[zeromq-dev] Reliability question

Steven McCoy steven.mccoy at miru.hk
Mon Aug 2 10:49:08 CEST 2010


On 2 August 2010 16:28, Martin Sustrik <sustrik at 250bpm.com> wrote:

> The LBM solution makes following assumption: We have enough resources
> (disk space) to store the historical feed till the crybaby consumer is
> fixed/replaced/killed by the datacenter staff.
>
> When applying it to Internet there are two problems:
>
> 1. Slow/hung-up consumers are out of publisher's control. They may never
> be fixed. They can literally sit there and cause problems for years.
>
> 2. The resource (memory/disk space) allocated to your communication at a
> middle box (think of an Internet backbone) is going to be severely
> limited.
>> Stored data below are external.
**config.mk**
```make
export PLATFORM = sky130hd
export DESIGN_NAME = fan_pwm_and_tachometer
export DESIGN_NICKNAME = d
export VERILOG_FILES = /design/src/rtl/fan_pkg.sv /design/src/rtl/tach_counter.sv /design/src/rtl/fan_pwm_and_tachometer.sv
export SDC_FILE = /design/constraint.sdc
export NUM_CORES = 1
export LEC_CHECK = 0
export ABC_AREA = 1
export BUFFER_PORTS_ARGS = -buffer_cell sky130_fd_sc_hd__buf_2
export CORE_ASPECT_RATIO = 1.75
export CORE_MARGIN = 4
export CORE_UTILIZATION = 50
export CTS_CLUSTER_DIAMETER = 80
export CTS_CLUSTER_SIZE = 20
export DETAILED_ROUTE_END_ITERATION = 10
export GPL_TIMING_DRIVEN = 0
export PLACE_DENSITY = 0.72
export SLEW_MARGIN = 20
export SYNTH_ARGS = -nofsm -noshare
export SYNTH_HDL_FRONTEND = slang
export SYNTH_SLANG_ARGS = --single-unit
```
**constraint.sdc**
```tcl
create_clock -name hclk -period 2.9 [get_ports hclk]
set_input_delay 0.29 -clock hclk [delete_from_list [all_inputs] [get_ports hclk]]
set_output_delay 0.29 -clock hclk [all_outputs]
set_load 0.02 [all_outputs]
```
**src/rtl/fan_pkg.sv**
```systemverilog
// Overview of operation
// - control bit 0 forces fan pin high
// - duty value gives high steps per 64
// - two bits together pick fan frequency
// - multiplier bit doubles the chosen fan frequency
// - tach clock divided by 1, 2, 4, 8
// - 8-bit counter measures each tach pulse
// - count invalid up to two pulses after preload
// - preload write restarts the tach count logic
package fan_pkg;

	// ----------------------------------------
	// register map (index, byte address is 4x)
	// ----------------------------------------
	localparam int         IDX_W          = 8;
	localparam int         IDX_LSB        = 2;
	localparam int         ADDR_W         = 32;
	localparam logic [7:0] IDX_FAN_OUT    = 8'h56;
	localparam logic [7:0] IDX_FAN_CLK    = 8'h58;
	localparam logic [7:0] IDX_TACH_CNT   = 8'h59;
	localparam logic [7:0] IDX_TACH_START = 8'h5b;

	// ----------------------------------------
	// reset values
	// ----------------------------------------
	localparam logic [7:0] RST_FAN_OUT    = 8'h00;
	localparam logic [7:0] RST_FAN_CLK    = 8'h10;
	localparam logic [7:0] RST_TACH_CNT   = 8'h00;
	localparam logic [7:0] RST_TACH_START = 8'h00;

	// ----------------------------------------
	// field positions
	// ----------------------------------------
	localparam int         OUT_FORCE_BIT  = 0;
	localparam int         OUT_DUTY_LSB   = 1;
	localparam int         OUT_CLKSEL_BIT = 7;
	localparam int         CLK_SRC_BIT    = 0;
	localparam int         CLK_MULT_BIT   = 2;
	localparam int         CLK_DIV_LSB    = 4;
	// reserved bits of clock control read as zero
	localparam logic [7:0] CLK_WR_MASK    = 8'h35;

	// ----------------------------------------
	// widths and timing counts (in hclk cycles)
	// ----------------------------------------
	localparam int          DUTY_W        = 6;
	localparam int          TACH_W        = 8;
	localparam int          SCALE_W       = 3;
	localparam int          DIV_W         = 16;
	localparam int          DIV_MIN       = 4;
	localparam logic [15:0] PWM_DIV_DEF0  = 16'h0040;
	localparam logic [15:0] PWM_DIV_DEF1  = 16'h0080;
	localparam logic [15:0] PWM_DIV_DEF2  = 16'h0100;
	localparam logic [15:0] PWM_DIV_DEF3  = 16'h0200;
	localparam logic [15:0] TACH_DIV_DEF  = 16'h0064;

endpackage : fan_pkg

```
**src/rtl/tach_counter.sv**
```systemverilog
`timescale 1ns/1ns
module tach_counter #(
	parameter int WIDTH = fan_pkg::TACH_W
) (
	// clock and reset
	input  wire logic             hclk,
	input  wire logic             hresetn,
	// measurement control
	input  wire logic             count_tick,
	input  wire logic             pulse_edge,
	input  wire logic             restart,
	input  wire logic [WIDTH-1:0] preload,
	// result
	output logic      [WIDTH-1:0] latched_count
);

	localparam logic [WIDTH-1:0] ALL_ONES = '1;

	if (WIDTH < 2) begin : g_bad_width
		$error("tach counter width too small");
	end

	logic [WIDTH-1:0] count_reg;
	logic [WIDTH-1:0] count_next;
	logic             started_reg;
	logic [WIDTH-1:0] latched_reg;
	wire              at_top = (count_reg == ALL_ONES);
	wire              do_latch = pulse_edge && started_reg && !restart;
	wire [WIDTH-1:0]  base_val = (restart || pulse_edge) ? preload : count_reg;
	wire              base_top = (base_val == ALL_ONES);

	// load, restart, saturate
	// a tick on the edge cycle opens the new pulse, so no tick is lost
	assign count_next = (count_tick && !restart && !base_top) ? base_val + 1'b1 : base_val;

	always_ff @(posedge hclk or negedge hresetn) begin
		if (!hresetn) begin
			count_reg   <= '0;
			started_reg <= 1'b0;
			latched_reg <= fan_pkg::RST_TACH_CNT;
		end else begin
			count_reg <= count_next;
			// no latch before a full pulse
			if (restart)
				started_reg <= 1'b0;
			else if (pulse_edge)
				started_reg <= 1'b1;
			// keep final count of last pulse
			if (do_latch)
				latched_reg <= count_reg;
		end
	end

	assign latched_count = latched_reg;
endmodule : tach_counter

```
**src/rtl/fan_pwm_and_tachometer.sv**
```systemverilog
// Register access over AHB-Lite was decided locally.
`timescale 1ns/1ns
module fan_pwm_and_tachometer #(
	parameter logic [15:0] PWM_DIV0 = fan_pkg::PWM_DIV_DEF0,
	parameter logic [15:0] PWM_DIV1 = fan_pkg::PWM_DIV_DEF1,
	parameter logic [15:0] PWM_DIV2 = fan_pkg::PWM_DIV_DEF2,
	parameter logic [15:0] PWM_DIV3 = fan_pkg::PWM_DIV_DEF3,
	parameter logic [15:0] TACH_DIV = fan_pkg::TACH_DIV_DEF
) (
	// clock and reset
	input  wire logic        hclk,
	input  wire logic        hresetn,
	// ahb-lite slave
	input  wire logic        hsel,
	input  wire logic [31:0] haddr,
	input  wire logic [1:0]  htrans,
	input  wire logic        hwrite,
	input  wire logic [2:0]  hsize,
	input  wire logic [31:0] hwdata,
	input  wire logic        hready,
	output logic      [31:0] hrdata,
	output logic             hreadyout,
	output logic             hresp,
	// fan pins
	input  wire logic        fan_tach_in,
	output logic             fan_pwm_out
);

	// ----------------------------------------
	// parameter checks
	// ----------------------------------------
	// halving by the multiplier must leave at least two cycles per step
	if (PWM_DIV0 < fan_pkg::DIV_MIN || PWM_DIV1 < fan_pkg::DIV_MIN ||
	    PWM_DIV2 < fan_pkg::DIV_MIN || PWM_DIV3 < fan_pkg::DIV_MIN ||
	    TACH_DIV < fan_pkg::DIV_MIN) begin : g_bad_div
		$error("fan divider parameters below minimum");
	end

	// ----------------------------------------
	// functions
	// ----------------------------------------
	function automatic logic [2:0] scale_mask(input logic [1:0] code);
		case (code)
			2'b00:   scale_mask = 3'h0;
			2'b01:   scale_mask = 3'h1;
			2'b10:   scale_mask = 3'h3;
			2'b11:   scale_mask = 3'h7;
			default: scale_mask = 3'h0;
		endcase
	endfunction : scale_mask

	function automatic logic hits(input logic [7:0] idx, input logic [7:0] target);
		hits = (idx == target);
	endfunction : hits

	// ----------------------------------------
	// bus address phase
	// ----------------------------------------
	logic        wr_pend_reg;
	logic [7:0]  idx_reg;
	logic [31:0] hrdata_reg;
	logic        hreadyout_reg;
	logic        hresp_reg;

	logic [7:0]  fan_output_control_reg;
	logic [7:0]  fan_clock_control_reg;
	logic [7:0]  tach_start_value_reg;
	logic [7:0]  tach_pulse_count;

	wire         addr_take  = hsel && hready && htrans[1];
	wire  [7:0]  addr_idx   = haddr[fan_pkg::IDX_LSB +: fan_pkg::IDX_W];
	wire         addr_upper = (haddr[fan_pkg::ADDR_W-1:fan_pkg::IDX_LSB+fan_pkg::IDX_W] == '0);
	wire         addr_word  = (haddr[1:0] == 2'b00);
	wire  [7:0]  rd_idx     = (addr_upper && addr_word) ? addr_idx : 8'h00;

	wire         wr_out     = wr_pend_reg && hits(idx_reg, fan_pkg::IDX_FAN_OUT);
	wire         wr_clk     = wr_pend_reg && hits(idx_reg, fan_pkg::IDX_FAN_CLK);
	wire         wr_start   = wr_pend_reg && hits(idx_reg, fan_pkg::IDX_TACH_START);

	// unmapped indices read zero
	wire  [7:0]  rd_value   = hits(rd_idx, fan_pkg::IDX_FAN_OUT)    ? fan_output_control_reg :
	                          hits(rd_idx, fan_pkg::IDX_FAN_CLK)    ? fan_clock_control_reg :
	                          hits(rd_idx, fan_pkg::IDX_TACH_CNT)   ? tach_pulse_count :
	                          hits(rd_idx, fan_pkg::IDX_TACH_START) ? tach_start_value_reg : 8'h00;

	wire  [31:0] hrdata_next = (addr_take && !hwrite) ? {24'h000000, rd_value} : 32'h00000000;

	always_ff @(posedge hclk or negedge hresetn) begin
		if (!hresetn) begin
			wr_pend_reg   <= 1'b0;
			idx_reg       <= 8'h00;
			hrdata_reg    <= 32'h00000000;
			hreadyout_reg <= 1'b0;
			hresp_reg     <= 1'b0;
		end else begin
			wr_pend_reg   <= addr_take && hwrite && addr_upper && addr_word;
			idx_reg       <= addr_take ? addr_idx : idx_reg;
			hrdata_reg    <= hrdata_next;
			hreadyout_reg <= 1'b1;
			hresp_reg     <= 1'b0;
		end
	end

	assign hrdata    = hrdata_reg;
	assign hreadyout = hreadyout_reg;
	assign hresp     = hresp_reg;

	// ----------------------------------------
	// software registers
	// ----------------------------------------
	always_ff @(posedge hclk or negedge hresetn) begin
		if (!hresetn) begin
			fan_output_control_reg <= fan_pkg::RST_FAN_OUT;
			fan_clock_control_reg  <= fan_pkg::RST_FAN_CLK;
			tach_start_value_reg   <= fan_pkg::RST_TACH_START;
		end else begin
			if (wr_out)
				fan_output_control_reg <= hwdata[7:0];
			if (wr_clk)
				fan_clock_control_reg <= hwdata[7:0] & fan_pkg::CLK_WR_MASK;
			if (wr_start)
				tach_start_value_reg <= hwdata[7:0];
		end
	end

	wire                      force_high = fan_output_control_reg[fan_pkg::OUT_FORCE_BIT];
	wire [fan_pkg::DUTY_W-1:0] duty      = fan_output_control_reg[fan_pkg::OUT_DUTY_LSB +: fan_pkg::DUTY_W];
	wire                      clk_sel    = fan_output_control_reg[fan_pkg::OUT_CLKSEL_BIT];
	wire                      clk_src    = fan_clock_control_reg[fan_pkg::CLK_SRC_BIT];
	wire                      clk_mult   = fan_clock_control_reg[fan_pkg::CLK_MULT_BIT];
	wire [1:0]                div_code   = fan_clock_control_reg[fan_pkg::CLK_DIV_LSB +: 2];

	// ----------------------------------------
	// pwm rate selection
	// ----------------------------------------
	logic [fan_pkg::DIV_W-1:0] pwm_cnt_reg;

	// clock select and source pick rate
	wire [fan_pkg::DIV_W-1:0] base_div = ({clk_sel, clk_src} == 2'b00) ? PWM_DIV0 :
	                                      ({clk_sel, clk_src} == 2'b01) ? PWM_DIV1 :
	                                      ({clk_sel, clk_src} == 2'b10) ? PWM_DIV2 : PWM_DIV3;
	wire [fan_pkg::DIV_W-1:0] pwm_div  = clk_mult ? (base_div >> 1) : base_div;
	// a shortened divider mid-count wraps at once instead of running long
	wire                      pwm_tick = (pwm_cnt_reg >= pwm_div - 1'b1);

	always_ff @(posedge hclk or negedge hresetn) begin
		if (!hresetn)
			pwm_cnt_reg <= '0;
		else
			pwm_cnt_reg <= pwm_tick ? '0 : pwm_cnt_reg + 1'b1;
	end

	// ----------------------------------------
	// pwm waveform
	// ----------------------------------------
	logic [fan_pkg::DUTY_W-1:0] phase_reg;
	logic                       fan_pwm_reg;

	wire pwm_next = force_high || (phase_reg < duty);

	always_ff @(posedge hclk or negedge hresetn) begin
		if (!hresetn) begin
			phase_reg   <= '0;
			fan_pwm_reg <= 1'b0;
		end else begin
			phase_reg   <= pwm_tick ? phase_reg + 1'b1 : phase_reg;
			fan_pwm_reg <= pwm_next;
		end
	end

	assign fan_pwm_out = fan_pwm_reg;

	// ----------------------------------------
	// tach input and counting clock
	// ----------------------------------------
	logic                       tach_sync1_reg;
	logic                       tach_sync2_reg;
	logic                       tach_prev_reg;
	logic [fan_pkg::DIV_W-1:0]  tach_pre_reg;
	logic [fan_pkg::SCALE_W-1:0] scale_reg;

	wire tach_edge = tach_sync2_reg && !tach_prev_reg;
	wire base_tick = (tach_pre_reg >= TACH_DIV - 1'b1);
	// divisor code masks the scale counter
	wire tach_tick = base_tick && ((scale_reg & scale_mask(div_code)) == scale_mask(div_code));

	always_ff @(posedge hclk or negedge hresetn) begin
		if (!hresetn) begin
			tach_sync1_reg <= 1'b0;
			tach_sync2_reg <= 1'b0;
			tach_prev_reg  <= 1'b0;
			tach_pre_reg   <= '0;
			scale_reg      <= '0;
		end else begin
			tach_sync1_reg <= fan_tach_in;
			tach_sync2_reg <= tach_sync1_reg;
			tach_prev_reg  <= tach_sync2_reg;
			tach_pre_reg   <= base_tick ? '0 : tach_pre_reg + 1'b1;
			scale_reg      <= base_tick ? scale_reg + 1'b1 : scale_reg;
		end
	end

	// preload write restarts with new value
	wire [fan_pkg::TACH_W-1:0] preload_now = wr_start ? hwdata[7:0] : tach_start_value_reg;

	tach_counter #(
		.WIDTH         (fan_pkg::TACH_W)
	) u_tach (
		.hclk          (hclk),
		.hresetn       (hresetn),
		.count_tick    (tach_tick),
		.pulse_edge    (tach_edge),
		.restart       (wr_start),
		.preload       (preload_now),
		.latched_count (tach_pulse_count)
	);
endmodule : fan_pwm_and_tachometer

```
==> flow_summary_export.csv, run 1 <==
group,metric,value,unit
logic_synthesis,avgSynthCellArea,8.62,um2
timing,period_needed,2.61,ns
drt,vias_per_cell,4.81,
critical_path,critical_path.most_common_cell,"nand2_1",
min_path,holdCritStartpoint,"fan_tach_in",
outcome,status,"finished clean",
critical_path,crit_required,3.15,ns
logic_synthesis,synth_cells,588,
min_path,worstHoldEndpoint,"tach_sync1_reg$_DFF_PN0_",
critical_path,slowest_delay,0.40,ns
critical_path,regToRegEndpoint,"pwm_cnt_reg[6]$_DFF_PN0_",
timing,skew,0.00520,ns
critical_path,cpMaxStageDelayCell,"dfrtp_1",
final_layout,post-route-util,0.615,
die,core-area,0.00991,mm2
clock_network,cts_buffers,9,
place,numPortBuffers,56,
global_route,grt.overflow.total,0,
clock_network,numClockSinks,100,
place,dp_hpwl,8.19,mm
clock_network,clk_pin_slew_worst_paths,0.06,ns
min_path,whs_path_depth,1,
critical_path,crit_fanout,10,
pwr,peakVddDrop,402,uV
critical_path,rrSetupSlack,0.29,ns
drt,dr.pass1.iters,4,
die,fp-row-count,48,
logic_synthesis,ys_seq_area_frac,0.494,
timing,rsz0062_at_grt,"no",
critical_path,cp_cell_sequence,"inv_1 > a21oi_2 > nand2_1 > ha_1 > inv_1 > nand2_1 > o21ai_0 > ha_1 > nand2_1 > nand3_1 > nor3_4 > nand2_2 > buf_2 > nor3_1",
logic_synthesis,yosysWarningCount,0,
timing,max_freq,0.384,GHz
global_route,grt_util_all_layers,0.188,
place,gp_congestion,0.833,
drt,ant_nets,0,
timing,whs,0.0527,ns
logic_synthesis,ys.flop_type,"dfrtp_1",
global_route,first_global_vias,4071,
global_route,grt_pass1_wl,17.9,mm
logic_synthesis,async_flop_share,1.00,
logic_synthesis,synth-edff-count,0,
drt,wirelength,10.4,mm
critical_path,cp.arrival,2.86,ns
job,drv_cap,0,
pwr,power.leakage,3.33,nW
min_path,hp-class,"in -> reg",
timing,max_slew_margin,0.523,
logic_synthesis,ys_seq_elements,100,
die,start_util,0.512,
clock_network,clock-root-buffer,"clkbuf_16",
clock_network,clk_latency,0.34,ns
place,dp.cells,808,
final_layout,stdcell_count,827,
timing,final-max-slew-violation-count,0,
die,dieWidth,84.1,um
timing,setup_viol,0,
global_route,grt_start_max_net_pins,85,
final_layout,final_nets,787,
logic_synthesis,syn_area,0.00507,mm2
critical_path,crit_path_start_kind,"register",
pwr,p_per_area,582,mW/mm2
final_layout,syn_to_final_growth,20.2,%
critical_path,end_kind,"register",
global_route,antenna_found_initial,0,
final_layout,diodes,0,
clock_network,htreeDepth,3,
clock_network,cts_tree,"built",
timing,tightest_slew,0.713,ns
drt,drt_iter0_markers,179,
critical_path,reg2reg_depth,14,
die,die_h,141,um
timing,finalHoldViolCount,0,
die,die_area,0.0119,mm2
final_layout,drive_above_1_share,0.221,
drt,vias,3975,
drt,wire_per_inst,12.6,um
die,ioPinCount,110,
logic_synthesis,ys_types,39,
timing,fin_crit_sh,0.899,
drt,drc,0,
critical_path,critPathKind,"reg -> reg",
critical_path,r2r_start,"fan_clock_control_reg[2]$_DFFE_PN0P_",
clock_network,clk_path_buf_depth,2,
power breakdown:
group          internal [mW]  total, mW  switching [mW]
clock network          0.955       1.46           0.501
registers               1.50       1.60          0.0980
logic                  0.204      0.494           0.290
layout make-up:
cell class	count	area [um2]
inverters	73	279
fillers	857	3810
flip-flops and latches	100	2500
clock inverters	6	134
multi-input cells	422	2220
plain buffers	31	224
clock buffers	10	239
well taps	125	156
repair buffers	60	339
critical path: cells and delay by family, from the launching register on:
family / cells / cell delay, ns
and+or+nand+nor: 7 / 0.94
adders and majority gates: 2 / 0.48
buffers and inverters: 3 / 0.41
DFF: 1 / 0.40
AOI/OAI and AO/OA: 2 / 0.27
timing repair:
item | CTS | global route
hold buffers | 1 | 0
gates resized for setup | 1 | 2
buffers inserted | 0 | 2
setup endpoints to repair | 14 | 10
endpoints found under the hold margin | 16 | 0
pin swaps | 0 | 1
metal layers:
layer,vias to the layer above,share of wire,global-route usage
met3,28,0.026,0.0281
met1,1851,0.37,0.196
met4,0,0.031,0.0983
li1,2029,-,-
met2,67,0.57,0.354
met5,-,0,0
layout by cell type, fill, tap and decap left out, types with 2 or more instances in the layout:
cell | Yosys | routed
inv_1 | 69 | 69
nand3_1 | 61 | 61
conb_1 | 2 | 40
nor2_4 | 2 | 2
and2_1 | 6 | 6
a31oi_1 | 3 | 3
nor3b_1 | 2 | 2
xor2_1 | 7 | 7
clkbuf_1 | 2 | 2
buf_4 | 26 | 28
a21oi_1 | 18 | 17
mux2_2 | 9 | 9
nor3_1 | 13 | 12
ha_1 | 15 | 15
xnor2_1 | 4 | 4
dfrtp_1 | 99 | 99
o21ai_1 | 2 | 2
nor2_1 | 50 | 50
nand2_1 | 127 | 127
nand3_2 | 5 | 5
inv_2 | 2 | 2
bufinv_16 | 0 | 4
inv_4 | 2 | 2
nand2_4 | 4 | 4
nor2_2 | 4 | 4
nand4_1 | 6 | 6
clkbuf_16 | 0 | 9
buf_6 | 1 | 2
buf_2 | 2 | 57
o21ai_0 | 19 | 19
nand2_2 | 16 | 16
logic make-up (layout without fill, tap and decap cells):
family                     count (synthesis)  after routing  share of synthesized area
and+or+nand+nor                          301            301                      0.281
buffers and inverters                    104            180                     0.0992
DFF                                      100            100                      0.494
AOI/OAI and AO/OA                         46             46                     0.0486
adders and majority gates                 15             15                     0.0370
xor gates and xnor gates                  11             11                     0.0190
muxes                                      9              9                     0.0200
other                                      2             40                    0.00148
synthesized netlist by cell type (all sizes together), types with 4 or more instances:
cell,number,area [um2]
xor2,7,61.3
buf,29,216
nand3,66,355
nand2,148,642
nor2,56,235
mux2,9,101
ha,15,188
nand4,6,37.5
a21oi,18,90.1
xnor2,4,35.0
o21ai,22,114
and2,6,37.5
dfrtp,99,2480
nor3,14,75.1
inv,73,279
stage by stage:
stage / TNS [ns] / area [um2] / total power [mW] / setup slack (ns)
2_1_floorplan: 0 / 5210 / 1.95 / 0.409
3_5_place_dp: -1.39 / 5680 / 2.11 / -0.197
4_1_cts: 0 / 6070 / 3.58 / 0.0605
3_3_place_gp: -0.423 / 5650 / 2.07 / -0.0865
6_report: 0 / 6100 / 3.55 / 0.293
5_1_grt: 0 / 6100 / 3.73 / 0.0391
worst max path at each step:
| stage | from | to | slack [ns] | cells past startpoint |
|---|---|---|---|---|
| finish | fan_clock_control_reg[2]$_DFFE_PN0P_ | pwm_cnt_reg[6]$_DFF_PN0_ | 0.29 | 14 |
| CTS | fan_clock_control_reg[2]$_DFFE_PN0P_ | pwm_cnt_reg[6]$_DFF_PN0_ | 0.06 | 14 |
| floorplan | fan_clock_control_reg[2]$_DFFE_PN0P_ | pwm_cnt_reg[8]$_DFF_PN0_ | 0.41 | 13 |
| detailed placement | fan_clock_control_reg[2]$_DFFE_PN0P_ | pwm_cnt_reg[6]$_DFF_PN0_ | -0.20 | 14 |
| global placement | fan_clock_control_reg[2]$_DFFE_PN0P_ | pwm_cnt_reg[6]$_DFF_PN0_ | -0.09 | 14 |
| global route | fan_clock_control_reg[2]$_DFFE_PN0P_ | pwm_cnt_reg[8]$_DFF_PN0_ | 0.04 | 14 |
Power figures use the tool's default switching activity.
==> inputs of run 2 (changes only) <==
- CORE_MARGIN: 4 -> 1
==> run 2 against run 1 <==
Compared with the run above: maximum frequency increased by 1.2%; critical path type unchanged; first-iteration DRC count increased by 1.7%; largest cell class unchanged; register-to-register slack improved by 0.03 ns; sequential cell count unchanged; clock power about the same.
The worst-case assumption should be that the consumer can stop
> consuming only for a fraction of a second, otherwise the buffers at the
> middle nodes start overflowing.
>
>
Which makes, just like last value caching, it more suited to a higher layer.
 You need an entirely new infrastructure to propagate live data to a
continuous archive system that can scale on demand to client requests.
 Otherwise you are ending up with a framework like Apache Hadoop tuned to
be equivalent of Vhayu's historical tick-data store.